• _What you need to do_
Find the lines below that contain the word "step" and count them. Only the number should be given.

------------

This is an optimization exercise on Yosys and OpenROAD, whose aim is small area, a short achievable clock period and few clock cycles, not a production implementation. In this exercise RTL edits were held to simulation tests only and were not proved equivalent to the original. No activity file was given, so power comes from the tool's default toggle rates.

## bmem_top
module bmem_top (
    input  logic         clk,
    input  logic         rst_n,
    input  logic [31:0]  icache_addr,
    input  logic         icache_read,
    output logic         icache_resp,
    output logic [255:0] icache_rdata,
    input  logic [31:0]  dcache_addr,
    input  logic         dcache_read,
    input  logic         dcache_write,
    input  logic [255:0] dcache_wdata,
    output logic         dcache_resp,
    output logic [255:0] dcache_rdata,
    output logic [31:0]  bmem_addr,
    output logic         bmem_read,
    output logic         bmem_write,
    output logic [63:0]  bmem_wdata,
    input  logic         bmem_ready,
    input  logic [63:0]  bmem_rdata,
    input  logic         bmem_rvalid
);
export LEC_CHECK = 0
export ABC_AREA = 1
export CAP_MARGIN = 20
export CORE_AREA = 10 10 370 370
export CTS_BUF_LIST = sky130_fd_sc_hd__clkbuf_8
export DIE_AREA = 0 0 380 380
export PLACE_DENSITY = 0.4
export SETUP_SLACK_MARGIN = 2.4
export SLEW_MARGIN = 20
create_clock -name core_clock -period 5.0 [get_ports {clk}]
standard.sh (not shown) runs the stock make flow with config.mk's settings and CLKGATE_MAP_FILE= SYNTH_SCRIPT=/design/flow/synth_recipe.tcl, a recipe that flattens the netlist after the stock synthesis.
==> flow/flow/run.sh <==
#!/bin/bash
# Standard layout with two changes: a fixed pin plan (written by flow/pins.py and sourced
# at the end of floorplan through ORFS's IO_CONSTRAINTS hook) that keeps each bit slice's
# ports together, and buf_1 as the port buffer instead of the resizer's default pick.
set -euo pipefail
python3 flow/pins.py 380 > pins.tcl 2> pins.log
export IO_CONSTRAINTS="$PWD/pins.tcl"
export BUFFER_PORTS_ARGS="-buffer_cell sky130_fd_sc_hd__buf_1"
bash standard.sh > flow_standard.log 2>&1
Other scripts of this flow, unchanged in this note and not shown: flow/flow/pins.py
Testbench counts at the start, summed over its fixed seeds: cycles 13,461.
From an optimization exercise on the open Yosys and OpenROAD flow, aimed at small area, a short achievable clock period and few clock cycles per item; shortcuts taken in it are not production practice.
Where RTL was checked, it was by simulation tests only, not by an equivalence proof against the original.
Only the layout flow was run in run 4; the RTL was not checked for function there.
Power and IR drop assume default switching activity.

File: flow/design.v
module page_table_leaf_ager (
    input  logic              clk,
    input  logic              rst_n,
    input  logic              push,
    output logic              full,
    input  logic              entry_valid,
    input  logic              entry_accessed,
    input  logic [3:0]        entry_age,
    input  logic              last_entry,
    output logic              empty,
    input  logic              pop,
    output logic [3:0]        new_age,
    output logic              advanced,
    output logic [31:0]       bucket_count,
    output logic              region_done,
    output logic signed [4:0] region_old_max,
    output logic signed [4:0] region_new_max,
    output logic              region_moves,
    output logic [9:0]        aged_total
);
    logic full_reg;
    logic empty_reg;       
    logic q0_v, q1_v, x_v;
    logic qa0;             
    logic accept, fire_ok, x_fire, q_adv;
    assign accept  = push && !full_reg;
    assign fire_ok = empty_reg || pop;
    assign x_fire  = x_v && fire_ok;
    assign q_adv   = qa0 || (q0_v && pop);
    logic       q0_val, q0_acc, q0_last;
    logic [3:0] q0_age;
    logic       q1_val, q1_acc, q1_last;
    logic [3:0] q1_age;
    logic       qn_val, qn_acc, qn_last;
    logic [3:0] qn_age;
    logic       q0_load;
    logic [3:0] qn_nage;
    logic       qn_aflag, qn_move;
    logic [15:0] qn_age_is;
    logic [7:0] qn_esel, qn_osel;
    always_comb
    begin
        q0_load = q_adv || !q0_v;
        if (q0_v && q1_v)
        begin
            {qn_val, qn_acc, qn_age, qn_last} = {q1_val, q1_acc, q1_age, q1_last};
        end
        else
        begin
            {qn_val, qn_acc, qn_age, qn_last} = {entry_valid, entry_accessed, entry_age,
                                                 last_entry};
        end
        if (!qn_val)
        begin
            qn_nage = qn_age;
        end
        else if (qn_acc)
        begin
            qn_nage = 4'd0;
        end
        else if (qn_age != 4'd15)
        begin
            qn_nage = qn_age + 4'd1;
        end
        else
        begin
            qn_nage = 4'd15;
        end
        qn_aflag = qn_val && (qn_acc || (qn_age != 4'd15));
        qn_move  = qn_val && (qn_acc ? (qn_age != 4'd0) : (qn_age != 4'd15));
        for (int i = 0; i < 16; i++)
        begin
            qn_age_is[i] = (qn_age == i);
        end
        for (int j = 0; j < 8; j++)
        begin
            qn_esel[j] = qn_age_is[2*j] || ((j > 0) && qn_age_is[(2*j+15)%16]);
            qn_osel[j] = qn_age_is[2*j] || qn_age_is[2*j+1];
        end
    end
    logic [3:0] q0_nage;
    logic       q0_aflag, q0_move;
    logic [7:0] q0_esel, q0_osel;
    always_ff @(posedge clk)
    begin
        if (q0_load)
        begin
            q0_val   <= qn_val;
            q0_acc   <= qn_acc;
            q0_age   <= qn_age;
            q0_last  <= qn_last;
            q0_nage  <= qn_nage;
            q0_aflag <= qn_aflag;
            q0_move  <= qn_move;
            q0_esel  <= qn_esel;
            q0_osel  <= qn_osel;
        end
        if (accept && (q_adv ? q1_v : q0_v))
        begin
            q1_val  <= entry_valid;
            q1_acc  <= entry_accessed;
            q1_age  <= entry_age;
            q1_last <= last_entry;
        end
    end
    logic        x_acc, x_last, x_adv, x_mv;
    logic [3:0]  x_age, x_nage;
    logic [15:0] x_ra;     
    logic [15:0] x_rn;     
    logic [15:0] q_ra, q_rn;
    always_ff @(posedge clk)
    begin
        if (q_adv)
        begin
            x_acc  <= q0_acc;
            x_age  <= q0_age;
            x_nage <= q0_nage;
            x_last <= q0_last;
            x_adv  <= q0_aflag;
            x_mv   <= q0_move;
            x_ra   <= q_ra;
            x_rn   <= q_rn;
        end
    end
    logic [15:0] x_age_is, x_inc_is;
    logic [15:0] dec_tog, inc_tog;
    logic [15:0] dec_val, inc_val;
    logic [15:0] x_bucket;
    logic [15:0] wr_pre, wr;
    logic [15:0] bus_even, bus_odd, bus_zero;
    always_comb
    begin
        for (int i = 0; i < 16; i++)
        begin
            x_age_is[i] = (x_age == i);
        end
        x_inc_is[0] = x_acc;
        for (int i = 1; i < 16; i++)
        begin
            x_inc_is[i] = !x_acc && x_age_is[i-1];
        end
        for (int k = 0; k < 16; k++)
        begin
            dec_tog[k] = !(|(x_ra & ~(16'hffff << k)));
            inc_tog[k] = &(x_rn | (16'hffff << k));
        end
        dec_val  = x_ra ^ (dec_tog & {16{|x_ra}});
        inc_val  = x_rn ^ (inc_tog & {16{!(&x_rn)}});
        x_bucket = x_mv ? inc_val : x_ra;
        wr_pre   = (x_age_is | x_inc_is) & {16{x_v && x_mv}};
        wr       = wr_pre & {16{fire_ok}};
        bus_zero = x_acc    ? inc_val : dec_val;
        bus_even = x_age[0] ? inc_val : dec_val;
        bus_odd  = x_age[0] ? dec_val : inc_val;
    end
    logic [15:0] hist [0:15];
    logic [15:0] hist_ok;
    always_ff @(posedge clk)
    begin
        if (wr[0])
        begin
            hist[0] <= bus_zero;
        end
        for (int i = 1; i < 16; i++)
        begin
            if (wr[i])
            begin
                hist[i] <= (i % 2 == 0) ? bus_even : bus_odd;
            end
        end
    end
    always_ff @(posedge clk or negedge rst_n)
    begin
        if (!rst_n)
        begin
            hist_ok <= '0;
        end
        else
        begin
            hist_ok <= hist_ok | wr;
        end
    end
    logic       xn_mv, xn_acc;
    logic [3:0] xn_age, xn_incb;
    logic       qh_acc;
    logic [3:0] qh_age, qh_incb;
    logic       f_aa, f_ai, f_na, f_ni;    
    always_comb
    begin
        xn_mv   = q_adv ? q0_move : (x_v && x_mv && !x_fire);
        xn_acc  = q_adv ? q0_acc : x_acc;
        xn_age  = q_adv ? q0_age : x_age;
        xn_incb = xn_acc ? 4'd0 : (xn_age + 4'd1);
        qh_acc  = q0_load ? qn_acc : q0_acc;
        qh_age  = q0_load ? qn_age : q0_age;
        qh_incb = qh_acc ? 4'd0 : (qh_age + 4'd1);
    end
    always_ff @(posedge clk)
    begin
        f_aa <= xn_mv && (qh_age  == xn_age);
        f_ai <= xn_mv && (qh_age  == xn_incb);
        f_na <= xn_mv && (qh_incb == xn_age);
        f_ni <= xn_mv && (qh_incb == xn_incb);
    end
    logic [15:0] rd_e, rd_o, rd_a, rd_a1, rd_n;
    always_comb
    begin
        rd_e = '0;
        rd_o = '0;
        for (int j = 0; j < 8; j++)
        begin
            rd_e = rd_e | (hist[2*j]   & {16{q0_esel[j] && hist_ok[2*j]}});
            rd_o = rd_o | (hist[2*j+1] & {16{q0_osel[j] && hist_ok[2*j+1]}});
        end
        rd_a  = q0_age[0] ? rd_o : rd_e;
        rd_a1 = q0_age[0] ? rd_e : rd_o;
        rd_n  = q0_acc ? (hist[0] & {16{hist_ok[0]}}) : rd_a1;
        q_ra  = f_aa ? dec_val : (f_ai ? inc_val : rd_a);
        q_rn  = f_na ? dec_val : (f_ni ? inc_val : rd_n);
    end
    logic       closed;
    logic       any_v;
    logic [3:0] omax, nmax;
    logic [9:0] cnt;
    logic       b_any;
    logic [9:0] b_cnt;
    logic [9:0] cnt_tog;
    always_comb
    begin
        b_any = any_v && !closed;
        b_cnt = closed ? 10'd0 : cnt;
        for (int k = 0; k < 10; k++)
        begin
            cnt_tog[k] = &(b_cnt | (10'h3ff << k));
        end
    end
    always_ff @(posedge clk or negedge rst_n)
    begin
        if (!rst_n)
        begin
            closed <= 1'b1;
        end
        else if (q_adv)
        begin
            closed <= q0_last;
        end
    end
    always_ff @(posedge clk)
    begin
        if (q_adv)
        begin
            any_v <= b_any || q0_val;
            if (q0_val && (!b_any || (q0_age > omax)))
            begin
                omax <= q0_age;
            end
            if (q0_val && (!b_any || (q0_nage > nmax)))
            begin
                nmax <= q0_nage;
            end
            cnt <= b_cnt ^ (cnt_tog & {10{q0_aflag && !b_cnt[9]}});
        end
    end
    logic [42:0] x_res;
    logic [4:0]  x_om, x_nm;
    logic [42:0] o_res;
    assign x_om  = x_last ? (any_v ? {1'b0, omax} : 5'h1f) : 5'h00;
    assign x_nm  = x_last ? (any_v ? {1'b0, nmax} : 5'h1f) : 5'h00;
    assign x_res = {x_nage, x_adv, x_bucket, x_last, x_om, x_nm,
                    x_last && any_v && (omax != nmax), cnt};
    always_ff @(posedge clk)
    begin
        if (x_fire)
        begin
            o_res <= x_res;
        end
    end
    logic q0_v_n, q1_v_n, x_v_n, o_v_n;
    always_comb
    begin
        q0_v_n = q_adv ? (q1_v || accept) : (q0_v || accept);
        q1_v_n = q_adv ? (q1_v && accept) : (q1_v || (accept && q0_v));
        x_v_n  = q_adv || (x_v && !x_fire);
        o_v_n  = x_fire || (!empty_reg && !pop);
    end
    always_ff @(posedge clk or negedge rst_n)
    begin
        if (!rst_n)
        begin
            q0_v      <= 1'b0;
            q1_v      <= 1'b0;
            x_v       <= 1'b0;
            qa0       <= 1'b0;
            full_reg  <= 1'b0;
            empty_reg <= 1'b1;
        end
        else
        begin
            q0_v      <= q0_v_n;
            q1_v      <= q1_v_n;
            x_v       <= x_v_n;
            qa0       <= q0_v_n && (!x_v_n || !o_v_n);
            full_reg  <= q1_v_n;
            empty_reg <= !o_v_n;
        end
    end
    assign full  = full_reg;
    assign empty = empty_reg;
    assign {new_age, advanced, bucket_count[15:0], region_done, region_old_max,
            region_new_max, region_moves, aged_total} = o_res;
    assign bucket_count[31:16] = 16'd0;
endmodule
File: flow/flow/run.sh
#!/bin/bash
# Layout flow: the standard ORFS flow (standard.sh, standard synthesis unchanged) with two
# changes to how the layout is made:
#  - port buffers are sky130_fd_sc_hd__buf_2 cells (the default pick is a slow delay cell);
#  - timing and design repair may resize a cell into one with a different footprint.
# Each tool's full output goes to a log file in this folder; ORFS keeps its own step logs
# under orfs/logs.
set -euo pipefail
bash standard.sh MATCH_CELL_FOOTPRINT=0 "BUFFER_PORTS_ARGS=-buffer_cell sky130_fd_sc_hd__buf_2" finish > flow_make.log 2>&1
File: flow/standard.sh
#!/bin/bash
# synth_recipe.tcl (not shown) runs the flow's synth.tcl, then flattens the netlist and writes it again
# the make line also repeats each setting of config.mk as NAME=value (left out here)
make -C /OpenROAD-flow-scripts/flow DESIGN_CONFIG=/design/flow/config.mk WORK_HOME=/design/flow/orfs CLKGATE_MAP_FILE= SYNTH_SCRIPT=/design/flow/synth_recipe.tcl "${@:-finish}"
File: flow/config.mk
export PLATFORM = sky130hd
export DESIGN_NAME = page_table_leaf_ager
export DESIGN_NICKNAME = page_table_leaf_ager
export VERILOG_FILES = /design/flow/design.v
export SDC_FILE = /design/flow/constraint.sdc
export NUM_CORES = 4
export LEC_CHECK = 0
export ABC_AREA = 1
export CAP_MARGIN = 20
export CORE_MARGIN = 2
export CORE_UTILIZATION = 40
export CTS_BUF_LIST = sky130_fd_sc_hd__clkbuf_8
export CTS_CLUSTER_DIAMETER = 60
export CTS_CLUSTER_SIZE = 16
export SETUP_SLACK_MARGIN = 2.5
export SLEW_MARGIN = 20
File: flow/constraint.sdc
create_clock -name core_clock -period 5.0 [get_ports {clk}]
set_input_delay 1.0000 -clock core_clock [delete_from_list [all_inputs] [get_ports {clk}]]
set_output_delay 1.0000 -clock core_clock [all_outputs]
set_load 0.01 [all_outputs]
==> impl_metrics.yaml, run 1 <==
clock_network:
  cts.sinks: 423
  clockBufferDepth: 3
  htreeDepth: 2
  cts_root_buf: "clkbuf_8"
  cts_hold_buf: 0
  path_clk_slew_ps: 90
  cts_tree: "yes"
  cts_made_buffers: 37
  clk_latency_ps: 630
setup_path:
  critPathBufInv: 1
  worst-path-max-fanout: 8
  arrival_ps: 2820
  timing.rr.start: "x_rn[1]"
  crit_path_frequent_cell: "nand2_1"
  critPathRequiredTime_ps: 5350
  cp_slowest_stage_delay_ps: 570
  path_class: "reg2reg"
  cp-start-kind: "register"
  path_cells: "nand2_1 -> nor2_1 -> nand2_1 -> inv_1 -> nand2_1 -> nor2_2 -> nand2_1 -> nand2_1 -> nand2_1 -> o21ai_1"
  critPathCaptureType: "register"
  r2r-end: "hist[3][10]"
  r2r_cells: 10
  crit_family: "simple AND/OR/NAND/NOR gates"
  slowest_stage: "o21ai_1"
  rrSetupSlack_ps: 2520
  cp_num_cells: 10
layout:
  multi_input_area_sq_um: 6108
  ff_latch_area_sq_um: 12460
  antennaDiodeCount: 0
  fin_cells: 2605
  fillCellCount: 4291
  syn_to_final_growth_pct: 11.82
  drive_above_1_share_pct: 12.06
  largest_register_ffs: 256
  regMostFlops: "hist"
  nets: 2001
  largestRegisters: "hist: 256 flops, o_res: 42 flops"
timing:
  finalCritPeriodShare_pct: 49.57
  min_period_ps: 2479
  tightest_slew_ps: 921.2
  drv_slew: 0
  setup_viol: 0
  tns_ps: 0
  clock_skew_ps: 30.03
  slew_headroom_pct: 37.94
  final.setup.worst_slack_ps: 2521
  final_hold_viol_count: 0
  rsz0062_at_grt: "yes"
  max_clock_freq_mhz: 403.5
worst_hold_path:
  worstHoldStart: "x_nage[3]"
  hold_end: "o_res[42]"
  worstHoldPathCells: 0
  hp-class: "reg2reg"
global_route:
  use_met1_pct: 30.12
  first_global_vias: 12850
  grt_pass1_wl_um: 79540
  antenna_found_initial: 3
  grt_max_degree: 44
  groute.usage.overall_pct: 21.58
  met3_usage_pct: 4.983
  top_usage_layer: "met2"
  use_met2_pct: 33.24
  gr-total-overflow: 0
synth:
  synth_edf_count: 387
  ys.flop_type: "edfxtp_1"
  syn_area_per_cell_sq_um: 9.998
  async_reset_ff_share_pct: 5.201
  ys_seq_area_share_pct: 65.60
  synth-seq-cells: 423
  synth.distinct_cells: 44
  synth_top_area_share_pct: 61.21
  synth_area_leaders: "edfxtp_1 61%, nand2_1 14%, nand3_1 4.5%"
  yosys_warnings: 2
  synthCells: 1899
  syn_area_sq_um: 18990
  yosysTopAreaCell: "edfxtp_1"
die:
  initial_core_util_pct: 40.69
  ios: 72
  fp.dieArea_sq_um: 49220
  dieHeight_um: 221.9
  die_w_um: 221.9
  core_sq_um: 46650
  row_count: 79
route:
  wire_per_inst_um: 20.45
  firstDrtPassIters: 6
  drt_iter0_drc: 1574
  drc_errors: 0
  drt_wl_total_um: 53270
  post_drt_via_cell_ratio: 5.228
  antenna_left: 0
  vias: 13620
placement:
  finalWeightedCongestion: 0.9236
  hpwl_um: 37300
  dp_slack_ps: 1719
  dp_cells: 2516
  io_buffer_count: 55
status:
  status: "complete, no violations"
power_and_ir_drop:
  vdd_drop_max_uv: 269.6
  power_frac_comb_pct: 43.6
  p_clk_share_pct: 13.9
  seqPwrFrac_pct: 42.5
  total_power_w: 0.01468
  p_leak_nw: 8.633
  switchingPower_w: 0.006548
  power_density_nw_per_um2: 691.3
  power.internal_w: 0.008129
  netSwitchingFraction_pct: 44.61
run:
  drv_cap: 0
-- kinds of logic (layout without fill, tap and decap cells) --
kind of cell	after synthesis	count (layout)	synth area share, %
fa+ha+maj	17	17	1.120
buf+inv	194	277	4.211
mux	1	1	0.05931
compound gates	157	157	4.448
other cells	1	16	0.01975
flops	423	423	65.60
simple gates	1089	1090	23.72
xor+xnor	17	17	0.8238
-- placed cells by master (no fill, tap or decap), types with 14 or more instances in the layout --
cell and instances:
a21oi_1 39, buf_2 55, buf_4 16, clkbuf_8 39
conb_1 16, dfrtp_1 19, edfxtp_1 387, ha_1 17
inv_1 121, nand2_1 723, nand2_2 14, nand3_1 169
nand4_1 15, nor2_1 106, nor2_4 18, o21ai_0 63
o21ai_1 16, or2_2 17
-- metal layers --
metal | up-vias | part of all wire [%]
li1 | 6490 | -
met3 | 94 | 8.9
met2 | 593 | 45
met1 | 6440 | 43
met4 | 2 | 3.3
met5 | - | 0.036
-- power by group through the flow --
stage | Combinational [W] | Sequential (W) | Clock (W)
2_1_floorplan | 0.00382 | 0.00610 | 0
3_3_place_gp | 0.00592 | 0.00632 | 0
3_5_place_dp | 0.00598 | 0.00634 | 0
4_1_cts | 0.00611 | 0.00626 | 0.00209
5_1_grt | 0.00703 | 0.00633 | 0.00221
6_report | 0.00640 | 0.00624 | 0.00204
-- synthesized netlist by cell type, types with 2 or more instances --
library cell and number:
o211ai_1 5, dfstp_2 2, nor4_1 2, ha_1 17, inv_1 116, buf_1 10, dfrtp_1 20, clkbuf_1 40
nand4_1 15, nand2_4 2, o21bai_1 6, clkinv_1 5, buf_4 19, dfxtp_1 14, nor3_1 5, xnor2_1 7
nor2_2 5, a22oi_1 4, nand2_1 732, inv_2 4, or2_2 17, xor2_1 9, nand2_2 10, nand3_1 170
o21ai_0 77, edfxtp_1 387, o21ai_1 15, nor2_1 123, a21oi_1 40, nand3b_1 4, o22ai_1 4
-- final cells by class --
type	count	share of cell area, %
Clock buffer	39	2.528
Clock inverter	25	0.8604
Inverter	125	2.269
Multi-Input combinational cell	1298	28.77
Sequential cell	423	58.67
Tap cell	607	3.577
Timing Repair Buffer	86	3.271
Timing Repair inverter	2	0.04715
-- worst max path at each step --
stage | from | to | slack, ps
after floorplan | pop | hist[15][0] | 2140
final | x_rn[1] | hist[3][10] | 2520
after CTS | x_age[0] | hist[8][13] | 2340
after global routing | x_ra[1] | hist[9][8] | 2350
after detailed placement | pop | hist[4][0] | 1720
after global placement | pop | hist[4][0] | 1760
-- timing repair --
| item | CTS | global route |
|---|---|---|
| setup buffers | 14 | 7 |
| hold endpoints to repair | 0 | 0 |
| setup endpoints to repair | 359 | 228 |
| pin swaps | 11 | 4 |
| gates cloned | 1 | 2 |
| resized for setup | 20 | 26 |
-- through the flow --
| stage | hold WS (ps) | util, % | instance area (sq um) |
|---|---|---|---|
| after CTS | 411.8 | 45.05 | 21020 |
| final | 437.6 | 45.51 | 21230 |
| after global placement | 415.8 | 42.87 | 20000 |
| after detailed placement | 419.4 | 42.87 | 20000 |
| after floorplan | 400.3 | - | 19230 |
| after global routing | 435.9 | 45.51 | 21230 |
Testbench counts, summed over its fixed seeds: cycles 32,800, items 32,768.
==> inputs of run 2 (changes only) <==
==> flow/config.mk (replaced) <==
export PLATFORM = sky130hd
export DESIGN_NAME = page_table_leaf_ager
export DESIGN_NICKNAME = page_table_leaf_ager
export VERILOG_FILES = /design/flow/design.v
export SDC_FILE = /design/flow/constraint.sdc
export NUM_CORES = 4
export LEC_CHECK = 0
export CAP_MARGIN = 20
export CORE_MARGIN = 2
export CORE_UTILIZATION = 40
export CTS_BUF_LIST = sky130_fd_sc_hd__clkbuf_16
export CTS_CLUSTER_DIAMETER = 80
export CTS_CLUSTER_SIZE = 24
export SETUP_SLACK_MARGIN = 2.7
export SLEW_MARGIN = 20
==> run 2 against run 1 <==
Still clean on timing, DRC and antenna. Total power is 11% higher. Count of clock-buffer cells in the layout is 14 lower. Register-to-register slack better by 30 ps. Final cell count is 17% lower. Highest routed layer is now met4.
==> impl_metrics.yaml, run 2 <==
status:
  status: "complete, no violations"
timing:
  final.setup.worst_slack_ps: 2554
  tns_ps: 0
  clock_skew_ps: 35.64
  tightest_slew_ps: 1044
  slew_headroom_pct: 30.28
  finalCritPeriodShare_pct: 48.93
  drv_slew: 0
  min_period_ps: 2446
  max_clock_freq_mhz: 408.8
  setup_viol: 0
  final_hold_viol_count: 0
  rsz0062_at_grt: "yes"
route:
  firstDrtPassIters: 6
  route.met2.wl_um: 23800
  drt_iter0_drc: 1506
  wl_met1_um: 22320
  antenna_left: 0
  drc_errors: 0
  vias: 12550
  drt_wl_total_um: 51580
  wire_per_inst_um: 23.80
  wl_met3_um: 3781
  post_drt_via_cell_ratio: 5.792
  top_layer: "met4"
clock_network:
  cts_made_buffers: 25
  clk_latency_ps: 590
  cts_hold_buf: 0
  htreeDepth: 1
  clockBufferDepth: 3
  cts_root_buf: "clkbuf_16"
  path_clk_slew_ps: 100
  cts_tree: "yes"
  cts.sinks: 423
layout:
  layout_common_cells: "387 x edfxtp_1, 113 x buf_4, 90 x nand3_1"
  multi_input_area_sq_um: 6843
  drive_above_1_share_pct: 29.29
  antennaDiodeCount: 0
  largest_register_ffs: 256
  largestRegisters: "hist: 256 flops, o_res: 42 flops"
  layout_commonest_cell: "edfxtp_1"
  nets: 1569
  regMostFlops: "hist"
  syn_to_final_growth_pct: 21.27
  ff_latch_area_sq_um: 12470
  fillCellCount: 3911
die:
  die_w_um: 220.3
  fp.dieArea_sq_um: 48530
  ios: 72
  initial_core_util_pct: 40.37
  core_sq_um: 46360
  dieHeight_um: 220.3
  row_count: 79
power_and_ir_drop:
  power_density_nw_per_um2: 715.3
  vdd_drop_max_uv: 318.6
  p_leak_nw: 7.935
global_route:
  grt_pass1_wl_um: 75400
  first_global_vias: 11710
  grt_max_degree: 43
  antenna_found_initial: 0
  gr-total-overflow: 0
  groute.usage.overall_pct: 20.90
synth:
  async_reset_ff_share_pct: 5.201
  ys_seq_area_share_pct: 66.55
  synth_top_area_share_pct: 62.10
  synthCells: 1393
  yosysTopAreaCell: "edfxtp_1"
  syn_area_per_cell_sq_um: 13.43
  ys.flop_type: "edfxtp_1"
  synth-seq-cells: 423
  syn_area_sq_um: 18710
  yosys_warnings: 2
  synth_common_cells: "387 x edfxtp_1, 94 x nand3_1, 86 x nor2_1"
  synth.distinct_cells: 84
  synth_most_common_cell: "edfxtp_1"
  synth_area_leaders: "edfxtp_1 62%, mux2i_1 4.5%, a22oi_1 2.9%"
  synth_edf_count: 387
setup_path:
  r2r_cells: 9
  path_class: "reg2reg"
  worst-path-max-fanout: 8
  arrival_ps: 2810
  cp-start-kind: "register"
  critPathRequiredTime_ps: 5360
  critPathCaptureType: "register"
placement:
  finalWeightedCongestion: 0.8397
  dp_slack_ps: 1664
  io_buffer_count: 55
  hpwl_um: 32520
worst_hold_path:
  hp-class: "reg2reg"
  worstHoldPathCells: 0
run:
  drv_cap: 0
-- run 2: path summary, 6_finish.rpt --
path | endpoint | slack [ps] | startpoint
worst min-delay path | o_res[40] | 430 | x_nage[1]
max in group asynchronous | hist_ok[14] | 3990 | rst_n
worst max-delay path | hist[3][1] | 2550 | x_ra[11]
worst max register to register | hist[3][1] | 2550 | x_ra[11]
worst min register to register | o_res[40] | 430 | x_nage[1]
min in group asynchronous | x_v | 460 | rst_n
-- run 2: what timing repair did --
item,CTS,global route
setup buffers,71,50
gates resized for setup,155,90
endpoints found under the setup margin,503,417
pin swaps,27,30
cloned,2,0
-- run 2: per-stage QoR --
step,hold slack [ps],instance area [sq um],total power [W],instances,utilization [%]
2_1_floorplan,400.3,18970,0.01004,1408,-
3_3_place_gp,411.9,19700,0.01210,1998,42.49
3_5_place_dp,408.2,19700,0.01224,1998,42.49
4_1_cts,432.7,21840,0.01545,2117,47.11
5_1_grt,432.9,22700,0.01696,2167,48.96
6_report,429.5,22700,0.01623,2167,48.96
-- run 2: where the power goes --
part	internal [W]	leakage, nW	switching, W	total (W)
Sequential	0.00561	3.98	0.000823	0.00643
Combinational	0.00296	3.52	0.00457	0.00754
Clock	0.00102	0.428	0.00125	0.00227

------------

• _Exercise result_
3